この学園は貴族の子息子女が通う学校だ。乙女ゲームが繰り広げられる舞台でもある。
公爵家の息子である俺も、今日から生徒となる……。なってしまう。

自分で絶対悪役令息になることはないと、心の中で断言している俺だが、やはり断罪されるかもしれない危険が残る学園に、入学するのは躊躇ためらわれる。
父様に何度も違う学校に行きたいとお願いした。だがその度に却下された……。

「どうした、朝から浮かない顔だな」
こちらを伺ってくる、この男によって。

美しい微笑みを俺に向けてくるのは、濃紺の髪に緑色の瞳を持つ、あり得ない程の美青年。
アルバン=ジェリスト、17歳。国名を家名に持つバリバリの王子様だ。
お察しの通り、乙女ゲームの攻略対象者。それもパッケージでは中央を飾る筆頭攻略対象者様だ。

そして俺の婚約者でもある。
ゲームの中に数人いる悪役令嬢の中で、悪役のラスボスが、悪役令嬢じゃなくて悪役令息の俺なのは、アルバンの婚約者が俺だからだ。

なぜ男の俺がアルバンの婚約者なのか。
それは、この国が正妃の子どもしか跡取りになることができないという法律があるからだ。
第2王子のアルバンに、男の俺を正妃として押し付けさえすれば、アルバンが側妃や愛妾を持ち、何人子どもを作ったとしても、アルバンの子ども達は王位継承権を持つことができない。
正妃を挿げ替えたいとアルバンが思っても、俺と離縁はできないだろう。
俺を溺愛している筆頭公爵の父様が許すはずはないから。亡き者にしようとしても、それこそ父様の目を逃れるのは難しい。返り討ちに合うのがオチだ。
父様と手を組み、アルバンに俺を押し付けたのは、自分の地位を脅かされるのを恐れた、年の離れた王太子なのだと思う。
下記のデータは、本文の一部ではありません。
==> src/rtl/mipmap_downsample_unit_macros.svh <==
// Assertion macros used by the mipmap downsample unit top level.
`ifndef MIPMAP_DOWNSAMPLE_UNIT_MACROS_SVH
`define MIPMAP_DOWNSAMPLE_UNIT_MACROS_SVH

// The consequent must hold in the same cycle as the antecedent.
`define MDU_ASSERT_SAME(label, ante, cons, msg) \
  label: assert property (@(posedge clk_i) disable iff (!rst_ni) (ante) |-> (cons)) \
    else $error(msg);

// The consequent must hold in the cycle after the antecedent.
`define MDU_ASSERT_NEXT(label, ante, cons, msg) \
  label: assert property (@(posedge clk_i) disable iff (!rst_ni) (ante) |=> (cons)) \
    else $error(msg);

`endif

==> src/rtl/mdu_pkg.sv <==
// Types and constants shared by the mipmap downsample unit modules.
package mdu_pkg;

  localparam int CRD_W    = 13;
  localparam int CHAN_W   = 8;
  localparam int NUM_CHAN = 4;
  localparam int PIX_W    = CHAN_W * NUM_CHAN;
  localparam int LOG_W    = 4;
  localparam int ACC_W    = 14;
  localparam int PROD_W   = 29;
  localparam int SHIFT_W  = 2;
  localparam int TAP_W    = 4;
  localparam int CFG_IDX_W = 2;

  // Reciprocal of 36 scaled by 2^19; exact for sums up to 36 * 255.
  localparam logic [14:0] DIV_MULT  = 15'd14564;
  localparam int          DIV_SHIFT = 19;
  localparam int          BOX_SHIFT  = 2;
  localparam int          PAIR_SHIFT = 1;

  localparam logic [TAP_W-1:0] LAST_TAP_FILTER = 4'd15;
  localparam logic [TAP_W-1:0] LAST_TAP_BOX    = 4'd3;
  localparam logic [TAP_W-1:0] LAST_TAP_PAIR   = 4'd1;

  localparam logic CMD_WRITE = 1'b0;
  localparam logic CMD_READ  = 1'b1;

  localparam logic [CFG_IDX_W-1:0] CFG_WIDTH_LOG2  = 2'd0;
  localparam logic [CFG_IDX_W-1:0] CFG_HEIGHT_LOG2 = 2'd1;
  localparam logic [CFG_IDX_W-1:0] CFG_BOX_MODE    = 2'd2;

  typedef logic [CRD_W-1:0]   crd_t;
  typedef logic [2*CRD_W-1:0] addr_wide_t;
  typedef logic [ACC_W-1:0]   acc_t;
  typedef logic [PROD_W-1:0]  prod_t;
  typedef logic [CHAN_W-1:0]  chan_t;

  typedef enum logic [1:0] {
    KIND_FILTER,
    KIND_BOX,
    KIND_PAIR_COL,
    KIND_PAIR_ROW
  } kind_e;

  typedef struct packed {
    logic [LOG_W-1:0] width_log2;
    logic [LOG_W-1:0] height_log2;
    logic             box_mode;
  } cfg_t;

  localparam cfg_t CFG_RESET = '{width_log2: 4'd8, height_log2: 4'd8, box_mode: 1'b0};

  typedef struct packed {
    logic               clear;
    logic               add;
    logic [SHIFT_W-1:0] shift;
  } lane_ctl_t;

  typedef struct packed {
    logic  done;
    logic  in_range;
    kind_e kind;
  } rd_done_t;

endpackage

==> src/rtl/mdu_ctrl.sv <==
// Command sequencer: stores pixels and walks the filter taps of a read.
module mdu_ctrl #(
  parameter int MAX_WIDTH  = 256,
  parameter int MAX_HEIGHT = 256
) (
  input  logic                                  clk_i,
  input  logic                                  rst_ni,
  input  logic                                  in_valid_i,
  output logic                                  in_ready_o,
  input  logic                                  command_i,
  input  logic [7:0]                            x_pos_i,
  input  logic [7:0]                            y_pos_i,
  input  logic [mdu_pkg::PIX_W-1:0]             pixel_i,
  input  mdu_pkg::cfg_t                         cfg_i,
  input  logic                                  mid_busy_i,
  output logic                                  ram_we_o,
  output logic [((MAX_WIDTH * MAX_HEIGHT > 1) ?
                 $clog2(MAX_WIDTH * MAX_HEIGHT) : 1)-1:0] ram_addr_o,
  output logic [mdu_pkg::PIX_W-1:0]             ram_wdata_o,
  output mdu_pkg::lane_ctl_t                    lane_ctl_o,
  output mdu_pkg::rd_done_t                     rd_done_o
);

  localparam int DEPTH     = MAX_WIDTH * MAX_HEIGHT;
  localparam int ADDR_W    = (DEPTH > 1) ? $clog2(DEPTH) : 1;
  localparam int W_LOG_MAX = $clog2(MAX_WIDTH + 1) - 1;
  localparam int H_LOG_MAX = $clog2(MAX_HEIGHT + 1) - 1;

  typedef enum logic [1:0] {
    ST_IDLE,
    ST_FETCH,
    ST_DRAIN
  } state_e;

  state_e                           state_q, state_d;
  logic                             done_q, done_d;
  logic                             rd_pend_q, rd_pend_d;
  logic [mdu_pkg::SHIFT_W-1:0]      shift_q, shift_d;
  logic [mdu_pkg::TAP_W-1:0]        tap_q, tap_d;
  logic                             range_q, range_d;
  mdu_pkg::kind_e                   kind_q, kind_d;
  mdu_pkg::crd_t                    base_x_q, base_x_d;
  mdu_pkg::crd_t                    base_y_q, base_y_d;
  mdu_pkg::crd_t                    mask_x_q, mask_x_d;
  mdu_pkg::crd_t                    mask_y_q, mask_y_d;

  logic [mdu_pkg::LOG_W-1:0]        wl, hl;
  mdu_pkg::crd_t                    w_size, h_size, half_w, half_h;
  mdu_pkg::crd_t                    x_ext, y_ext;
  logic                             rd_range;
  mdu_pkg::kind_e                   rd_kind;
  logic                             accept;
  logic                             in_store;
  logic [1:0]                       q_off, r_off;
  logic [mdu_pkg::TAP_W-1:0]        last_tap;
  logic [mdu_pkg::SHIFT_W-1:0]      tap_shift;
  logic                             q_inner, r_inner;
  mdu_pkg::crd_t                    sx, sy;
  logic [ADDR_W-1:0]                fetch_addr, wr_addr;

  always_comb begin
    wl = (cfg_i.width_log2 > mdu_pkg::LOG_W'(W_LOG_MAX)) ?
         mdu_pkg::LOG_W'(W_LOG_MAX) : cfg_i.width_log2;
    hl = (cfg_i.height_log2 > mdu_pkg::LOG_W'(H_LOG_MAX)) ?
         mdu_pkg::LOG_W'(H_LOG_MAX) : cfg_i.height_log2;
    w_size = mdu_pkg::crd_t'(1) << wl;
    h_size = mdu_pkg::crd_t'(1) << hl;
    half_w = w_size >> 1;
    half_h = h_size >> 1;
    x_ext  = mdu_pkg::crd_t'(x_pos_i);
    y_ext  = mdu_pkg::crd_t'(y_pos_i);

    if (wl == '0 && hl == '0) begin
      rd_range = 1'b0;
    end else if (wl == '0) begin
      rd_range = (x_ext == '0) && (y_ext < half_h);
    end else if (hl == '0) begin
      rd_range = (y_ext == '0) && (x_ext < half_w);
    end else begin
      rd_range = (x_ext < half_w) && (y_ext < half_h);
    end

    if (wl == '0) begin
      rd_kind = mdu_pkg::KIND_PAIR_COL;
    end else if (hl == '0) begin
      rd_kind = mdu_pkg::KIND_PAIR_ROW;
    end else if (cfg_i.box_mode) begin
      rd_kind = mdu_pkg::KIND_BOX;
    end else begin
      rd_kind = mdu_pkg::KIND_FILTER;
    end

    in_store = (x_ext < mdu_pkg::crd_t'(MAX_WIDTH)) && (y_ext < mdu_pkg::crd_t'(MAX_HEIGHT));
    wr_addr  = ADDR_W'(mdu_pkg::addr_wide_t'(y_ext) * mdu_pkg::addr_wide_t'(MAX_WIDTH) +
                       mdu_pkg::addr_wide_t'(x_ext));
  end

  always_comb begin
    case (kind_q)
      mdu_pkg::KIND_FILTER: begin
        q_off    = tap_q[1:0];
        r_off    = tap_q[3:2];
        last_tap = mdu_pkg::LAST_TAP_FILTER;
      end
      mdu_pkg::KIND_BOX: begin
        q_off    = {1'b0, tap_q[0]};
        r_off    = {1'b0, tap_q[1]};
        last_tap = mdu_pkg::LAST_TAP_BOX;
      end
      mdu_pkg::KIND_PAIR_COL: begin
        q_off    = 2'd0;
        r_off    = {1'b0, tap_q[0]};
        last_tap = mdu_pkg::LAST_TAP_PAIR;
      end
      mdu_pkg::KIND_PAIR_ROW: begin
        q_off    = {1'b0, tap_q[0]};
        r_off    = 2'd0;
        last_tap = mdu_pkg::LAST_TAP_PAIR;
      end
      default: begin
        q_off    = 2'd0;
        r_off    = 2'd0;
        last_tap = mdu_pkg::LAST_TAP_PAIR;
      end
    endcase

    // Inner taps of the 1-2-2-1 kernel carry weight two in each direction.
    q_inner   = (q_off == 2'd1) || (q_off == 2'd2);
    r_inner   = (r_off == 2'd1) || (r_off == 2'd2);
    tap_shift = (kind_q == mdu_pkg::KIND_FILTER) ?
                ({1'b0, q_inner} + {1'b0, r_inner}) : '0;

    sx = (base_x_q + mdu_pkg::crd_t'(q_off)) & mask_x_q;
    sy = (base_y_q + mdu_pkg::crd_t'(r_off)) & mask_y_q;
    fetch_addr = ADDR_W'(mdu_pkg::addr_wide_t'(sy) * mdu_pkg::addr_wide_t'(MAX_WIDTH) +
                         mdu_pkg::addr_wide_t'(sx));
  end

  assign in_ready_o = (state_q == ST_IDLE) && !done_q && !mid_busy_i;
  assign accept     = in_valid_i && in_ready_o;

  always_comb begin
    state_d   = state_q;
    done_d    = 1'b0;
    rd_pend_d = 1'b0;
    shift_d   = shift_q;
    tap_d     = tap_q;
    range_d   = range_q;
    kind_d    = kind_q;
    base_x_d  = base_x_q;
    base_y_d  = base_y_q;
    mask_x_d  = mask_x_q;
    mask_y_d  = mask_y_q;
    case (state_q)
      ST_IDLE: begin
        if (accept && command_i == mdu_pkg::CMD_READ) begin
          range_d = rd_range;
          kind_d  = rd_kind;
          tap_d   = '0;
          if (rd_kind == mdu_pkg::KIND_FILTER) begin
            base_x_d = (x_ext << 1) + w_size - mdu_pkg::crd_t'(1);
            base_y_d = (y_ext << 1) + h_size - mdu_pkg::crd_t'(1);
            mask_x_d = w_size - mdu_pkg::crd_t'(1);
            mask_y_d = h_size - mdu_pkg::crd_t'(1);
          end else begin
            base_x_d = x_ext << 1;
            base_y_d = y_ext << 1;
            mask_x_d = '1;
            mask_y_d = '1;
          end
          state_d = rd_range ? ST_FETCH : ST_DRAIN;
        end
      end
      ST_FETCH: begin
        rd_pend_d = 1'b1;
        shift_d   = tap_shift;
        tap_d     = tap_q + 1'b1;
        if (tap_q == last_tap) begin
          state_d = ST_DRAIN;
        end
      end
      ST_DRAIN: begin
        done_d  = 1'b1;
        state_d = ST_IDLE;
      end
      default: begin
        state_d = ST_IDLE;
      end
    endcase
  end

  always_ff @(posedge clk_i or negedge rst_ni) begin
    if (!rst_ni) begin
      state_q   <= ST_IDLE;
      done_q    <= 1'b0;
      rd_pend_q <= 1'b0;
      shift_q   <= '0;
      tap_q     <= '0;
      range_q   <= 1'b0;
      kind_q    <= mdu_pkg::KIND_FILTER;
      base_x_q  <= '0;
      base_y_q  <= '0;
      mask_x_q  <= '0;
      mask_y_q  <= '0;
    end else begin
      state_q   <= state_d;
      done_q    <= done_d;
      rd_pend_q <= rd_pend_d;
      shift_q   <= shift_d;
      tap_q     <= tap_d;
      range_q   <= range_d;
      kind_q    <= kind_d;
      base_x_q  <= base_x_d;
      base_y_q  <= base_y_d;
      mask_x_q  <= mask_x_d;
      mask_y_q  <= mask_y_d;
    end
  end

  assign ram_we_o    = accept && (command_i == mdu_pkg::CMD_WRITE) && in_store;
  assign ram_addr_o  = (state_q == ST_FETCH) ? fetch_addr : wr_addr;
  assign ram_wdata_o = pixel_i;

  assign lane_ctl_o.clear = accept && (command_i == mdu_pkg::CMD_READ);
  assign lane_ctl_o.add   = rd_pend_q;
  assign lane_ctl_o.shift = shift_q;

  assign rd_done_o.done     = done_q;
  assign rd_done_o.in_range = range_q;
  assign rd_done_o.kind     = kind_q;

endmodule

==> config.mk <==
export PLATFORM = sky130hd
export DESIGN_NAME = mdu_ctrl
export DESIGN_NICKNAME = d
export VERILOG_FILES = /design/src/rtl/mipmap_downsample_unit_macros.svh /design/src/rtl/mdu_pkg.sv /design/src/rtl/mdu_ctrl.sv
export SDC_FILE = /design/constraint.sdc
export NUM_CORES = 1
export LEC_CHECK = 0
export BUFFER_PORTS_ARGS = -buffer_cell sky130_fd_sc_hd__buf_2
export CORE_ASPECT_RATIO = 0.75
export CORE_UTILIZATION = 45
export CTS_BUF_LIST = sky130_fd_sc_hd__clkbuf_8
export DETAILED_ROUTE_END_ITERATION = 10
export PLACE_DENSITY = 0.67
export SYNTH_ARGS = -nofsm -noshare
export SYNTH_HDL_FRONTEND = slang
export SYNTH_SLANG_ARGS = --single-unit
==> constraint.sdc <==
create_clock -name clk_i -period 5.35 [get_ports clk_i]
set_input_delay 0.2675 -clock clk_i [delete_from_list [all_inputs] [get_ports clk_i]]
set_output_delay 0.2675 -clock clk_i [all_outputs]
set_load 0.01 [all_outputs]
=== Word-level counts from Yosys, hierarchy flattened ===
Cells that the tools add are included.

* Bits in registers: 55
* Input port bits: 62
* Output and inout bits: 58
* Logic and storage cells: 95

* $add $sub $neg: 12
* $lt $le $gt $ge: 4
* Eq/ne operators: 12
* Shift operators: 2
* Muxes and demuxes: 25
* Bitwise logic cells: 3
* Reductions and logical operators: 26

{| class="wikitable"
|+ Operators by type and width
! cell !! count
|-
| $mux W13 || 2
|-
| $shl A1 B4 Y13 const A || 2
|-
| $sub A13 B1 Y13 const B || 2
|-
| $lt A8 B12 Y1 || 2
|-
| $add A16 B13 Y16 || 1
|-
| $add A16 B8 Y16 || 1
|-
| $logic_not A8 Y1 || 2
|-
| $mux W16 || 1
|-
| $mux W8 || 2
|-
| $sub A8 B1 Y8 const B || 2
|-
| $add A13 B2 Y13 || 1
|-
| $add A9 B13 Y13 || 1
|-
| $and A13 B13 Y13 || 1
|-
| $mux W2 || 6
|-
| $mux W4 || 3
|-
| $pmux W4 S3 || 1
|-
| $eq A2 B2 Y1 const B || 5
|-
| $logic_and A1 B1 Y1 || 9
|-
| $add A8 B2 Y8 || 1
|-
| $add A8 B8 Y8 || 1
|-
| $and A8 B8 Y8 || 1
|-
| $eq A2 B1 Y1 const B || 4
|-
| $gt A4 B4 Y1 const B || 2
|-
| $logic_not A4 Y1 || 2
|-
| 16 further kinds || 29
|}

=== Longest topological paths before layout ===
Gate-level depths: netlist of run 1.

* Word-level depth: 11
* Gate-level depth with buffers: 16
* Mapped depth without buffers: 16

=== Worst setup path after synthesis of run 1 ===
OpenSTA, ideal clock, no wires.

* Path kind: reg-to-output
* Start point: register kind_q[1]
* End point: output port ram_addr_o[14] (netlist bit)
* Arrival time: 3237 ps
* Required time: 5083 ps
* Setup slack: 1846 ps
* Cell stages (with the launch flop): 16
* Path buffers: 0
* Path through: dfrtp_1 > nor2_1 > and2_1 > fa_1 > and3_1 > nand3_1 > xnor2_1 > and2_1 > ha_1 > fa_1 > a21o_1 > a21oi_1 > nor2b_1 > o21ai_0 > xnor2_1 > o21ai_0

{| class="wikitable"
|+ RTL lines
! what !! RTL line !! source
|-
| from (decl) || mdu_ctrl.sv:41 || <nowiki>mdu_pkg::kind_e kind_q, kind_d;</nowiki>
|-
| from (signal assigned) || mdu_ctrl.sv:200 || <nowiki>kind_q <= mdu_pkg::KIND_FILTER;</nowiki>
|-
| from (signal assigned) || mdu_ctrl.sv:212 || <nowiki>kind_q <= kind_d;</nowiki>
|-
| to (decl) || mdu_ctrl.sv:18 || <nowiki>$clog2(MAX_WIDTH * MAX_HEIGHT) : 1)-1:0] ram_addr_o,</nowiki>
|}

==> metrics.yaml, run 1 <==
outcome:
  status: "finished with violations"
  violations: "design-rule violations"
job:
  maxCapViolations: 0
logic_synthesis:
  muxShareOfSynthArea_pct: 0.811
  synth_compound_area_share_pct: 15.6
  ys_async_sr_fraction_pct: 100
  synth_edf_count: 0
  avgSynthCellArea_um2: 8.19
  ys_seq_area_share_pct: 27.0
  syn-cell-area_mm2: 0.00509
  ys_ff_latch: 55
  yosys_warnings: 0
  synth_simple_gate_area_share_pct: 21.2
  netlist-cell-type-count: 60
  synth-xor-area-share_pct: 6.54
  synthCells: 622
  synth_fa_ha_area_share_pct: 17.4
  synth_top_family_by_area: "simple AND/OR/NAND/NOR gates"
  synth_ff_type: "dfrtp_1"
route:
  m1WireLength_mm: 6.50
  wl_met3_um: 726
  dr.pass1.iters: 7
  postRouteWirelength_mm: 12.9
  wl_per_cell_um: 16.5
  ant_nets: 0
  highest_layer: "met4"
  vias: 4341
  dr_wl_met2_mm: 5.58
  drt-initial-drc-count: 328
  avgViaCountPerCell: 5.55
  drc: 13
global_routing:
  grt-ovfl-total: 0
  grt_max_degree: 56
  antenna_found_initial: 0
  grt_pass1_wl_mm: 21.0
  grt_pass1_vias: 4098
  grtUsageTotal_pct: 22.7
worst_setup_path:
  r2r-end: "base_y_q[7]$_DFFE_PN0P_"
  critPathCaptureType: "output pin"
  worst_r2r_path_depth: 8
  r2r-start: "state_q[0]$_DFFE_PN0P_"
  cp.arrival_ns: 3.91
  reg2reg_slack_ns: 2.52
  critPathMaxFanout: 8
  worst_setup_path_start_kind: "flop"
  critPathKind: "flop to output pin"
  crit_required_ns: 5.08
clock_tree:
  clk_pin_slew_ns: 0.10
  root_buffer: "clkbuf_8"
  post_cts_buffers: 0
  postCtsHoldBufs: 0
  htree_levels: 2
  ctsResizeCount: 0
  cts_sinks: 55
  cts_tree: "done"
  cts_made_buffers: 5
  clock_tree.buffer_depth: 2
  clk_latency_ns: 0.31
cells_and_area:
  final_cell_mix: "67 x nand2_1, 63 x ha_1, 55 x dfrtp_1, 55 x buf_2"
  finish.instance_area_mm2: 0.00531
  area_growth_syn_to_layout_pct: 4.25
  n_antenna_cell: 0
  final_nets: 771
  fin_util_pct: 48.3
  fill_cells: 1088
  final_common_cell: "nand2_1"
  drive_above_1_share_pct: 12.6
die:
  top_level_ports: 120
  die_w_um: 125
  start_util_pct: 46.4
  num_rows: 33
  core_mm2: 0.0110
  die_height_um: 94.1
  fp.dieArea_mm2: 0.0118
power:
  p_leak_nw: 2.57
  power.density_mw_per_mm2: 389
  total_power_w: 0.00207
  vdd_drop_max_v: 0.000188
timing:
  maxSlewHeadroom_pct: 38.7
  fin_worst_skew_ns: 0.00676
  tns_ns: 0
  hold_ws_ns: 0.0881
  rsz0062_at_grt: "false"
  post-route-min-period_ns: 4.18
  hold_viol_final: 0
  finalSetupViolations: 0
  fmax_mhz: 239
  maxSlewViolCount: 0
  worst_slew_pin_slew_ns: 0.914
  finalCritPeriodShare_pct: 78.2
placement:
  dp_hpwl_mm: 10.0
  placed_area_mm2: 0.00521
  port_buffers: 55
  place_congestion: 0.907
hold_path:
  min_path_type: "input pin to asynchronous set/reset pin"
==> per-stage QoR <==
step / instances / worst slack (ns)
final: 782 / 1.17
after global routing: 782 / 0.826
after CTS: 782 / 1.17
after floorplan: 630 / 1.85
after detailed placement: 774 / 1.55
after global placement: 774 / 1.69
==> report_power, final <==
group	internal (W)	switching, W	leakage [nW]	total, W
clock	0.000105	0.000141	0.0526	0.000246
combinational	0.000458	0.000610	1.88	0.00107
sequential	0.000582	0.000169	0.639	0.000751
==> worst max-delay path by stage <==
| stage | start | cells after the start | to | slack, ns |
|---|---|---|---|---|
| floorplan | kind_q[1]$_DFFE_PN0P_ | 15 | ram_addr_o[14] | 1.85 |
| global placement | tap_q[0]$_DFFE_PN0P_ | 17 | ram_addr_o[14] | 1.69 |
| detailed placement | kind_q[1]$_DFFE_PN0P_ | 16 | ram_addr_o[14] | 1.55 |
| CTS | kind_q[1]$_DFFE_PN0P_ | 16 | ram_addr_o[14] | 1.17 |
| global route | kind_q[0]$_DFFE_PN0P_ | 17 | ram_addr_o[14] | 0.83 |
| finish | kind_q[1]$_DFFE_PN0P_ | 16 | ram_addr_o[14] | 1.17 |
==> registers in the layout, indices dropped and copies added, names as in the netlist <==
signal	cells
shift_q	2
mask_y_q	8
done_q	1
rd_pend_q	1
mask_x_q	13
state_q	2
range_q	1
base_x_q	13
kind_q	2
base_y_q	8
tap_q	4
==> per-layer routing <==
metal	global-route usage, %	vias up
li1	-	2123
met3	2.90	15
met5	0	-
met1	33.0	2069
met4	4.47	0
met2	36.2	134
==> Yosys cell counts (13+ instances only) <==
| master | n | share of area (%) |
|---|---|---|
| a21oi_1 | 26 | 2.6 |
| a31oi_1 | 13 | 1.6 |
| and2_1 | 13 | 1.6 |
| buf_4 | 37 | 5.5 |
| dfrtp_1 | 55 | 27 |
| ha_1 | 63 | 15 |
| inv_1 | 46 | 3.4 |
| nand2_1 | 67 | 4.9 |
| nand3_1 | 27 | 2.7 |
| nor2_1 | 48 | 3.5 |
| o21ai_0 | 48 | 4.7 |
| xnor2_1 | 19 | 3.3 |
| xor2_1 | 19 | 3.3 |
==> cell type report <==
class                           count  area, um^2  share of cell area [%]
Sequential cell                    55        1380                    25.9
Multi-Input combinational cell    471        3170                    59.8
Inverter                           49         184                    3.46
Timing Repair Buffer               59         305                    5.75
Clock inverter                      2        12.5                   0.236
Tap cell                          140         175                    3.30
Clock buffer                        6        82.6                    1.56
==> cells by family after synthesis <==
| kind of cell | after synthesis |
|---|---|
| simple gates | 220 |
| compound gates | 131 |
| buf+inv | 104 |
| fa+ha+maj | 68 |
| flops | 55 |
| xor+xnor | 38 |
| mux | 4 |
| other cells | 2 |
==> worst max-delay path, stage by stage (launching register included) <==
cell	delay, ns
dfrtp_1	0.50
nor2_1	0.12
and2_1	0.22
fa_1	0.45
and3_1	0.21
nand3_1	0.11
xnor2_1	0.06
and2_1	0.15
ha_1	0.24
fa_1	0.43
a21o_1	0.18
a21oi_1	0.26
nor2b_1	0.08
o21ai_0	0.20
xnor2_1	0.14
o21ai_0	0.08
buf_2	0.17
(Power assumes the default switching activity.)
男の俺と婚約させられたアルバンは、嫌がってひねくれてしまう。
それは仕方の無いことだと思う。
だって押し付けられた婚約者が俺だもの。
通常の乙女ゲームでは、悪役令嬢は美貌と知性を兼ね備えた完全無欠な人物だと相場は決まっているのに、残念なことにティオリは、筆頭公爵の息子以外の取り柄は無い。
俺の容姿は地味だし、身長も体格も中の下。御大層な悪役令息という役柄の割には、存在自体がモブとしか言いようがないほどにパッとしない。最大の難点は男だということだけど。
せめて乙女ゲームじゃなくてBLゲームだったなら、可愛らしい相手が婚約者になって話も違っていただろうに。申し訳ない。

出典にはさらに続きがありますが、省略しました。